• **Directions**
Your output should be the line with "parameter int DEPTH" followed by every remaining line of the entries, reproduced exactly.

• **Dataset**
File: src/rtl/page_pkg.sv
// -----------------------------------------------------------------------------
// page_pkg
// Shared definitions for the page replay stub: default packet width, the
// position of the packet valid bit, the replay state enum and a packet type.
// -----------------------------------------------------------------------------
package page_pkg;

   // Default packet width; the MSB of a packet is its valid flag.
   localparam int PAGE_DATA_W = 49;
   localparam int VALID_BIT   = PAGE_DATA_W - 1;

   // Controller states: capturing in IDLE, draining the ring in REPLAY.
   typedef enum logic [0:0] {
      IDLE   = 1'b0,
      REPLAY = 1'b1
   } page_state_t;

   // A packet at the default width.
   typedef logic [PAGE_DATA_W-1:0] page_packet_t;

endpackage : page_pkg

File: src/rtl/page_ring_mem.sv
// -----------------------------------------------------------------------------
// page_ring_mem
// DEPTH x DATA_W register array backing the replay ring. One synchronous
// write port and one combinational read port. The array is deliberately not
// reset: a flush only rewinds the pointers, and stale entries are never read
// because the controller only addresses slots that hold live packets.
//
// Ports:
//   clk      in   clock
//   i_we     in   write enable
//   i_waddr  in   write slot index (0..DEPTH-1)
//   i_wdata  in   packet to store
//   i_raddr  in   read slot index (0..DEPTH-1)
//   o_rdata  out  packet stored at i_raddr (combinational)
// -----------------------------------------------------------------------------
module page_ring_mem
   import page_pkg::*;
#(
   parameter int DATA_W = PAGE_DATA_W,
   parameter int DEPTH  = 8,
   parameter int AW     = $clog2(DEPTH)
) (
   input  logic              clk,
   input  logic              i_we,
   input  logic [AW-1:0]     i_waddr,
   input  logic [DATA_W-1:0] i_wdata,
   input  logic [AW-1:0]     i_raddr,
   output logic [DATA_W-1:0] o_rdata
);

   logic [DATA_W-1:0] r_mem [DEPTH];

   // Store one packet per cycle at the write slot.
   always_ff @(posedge clk) begin
      if (i_we) begin
         r_mem[i_waddr] <= i_wdata;
      end
   end

   assign o_rdata = r_mem[i_raddr];

endmodule : page_ring_mem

• **Task response**
   parameter int DEPTH  = 8,
   parameter int AW     = $clog2(DEPTH)
) (
   input  logic              clk,
   input  logic              i_we,
   input  logic [AW-1:0]     i_waddr,
   input  logic [DATA_W-1:0] i_wdata,
   input  logic [AW-1:0]     i_raddr,
   output logic [DATA_W-1:0] o_rdata
);

   logic [DATA_W-1:0] r_mem [DEPTH];

   // Store one packet per cycle at the write slot.
   always_ff @(posedge clk) begin
      if (i_we) begin
         r_mem[i_waddr] <= i_wdata;
      end
   end

   assign o_rdata = r_mem[i_raddr];

endmodule : page_ring_mem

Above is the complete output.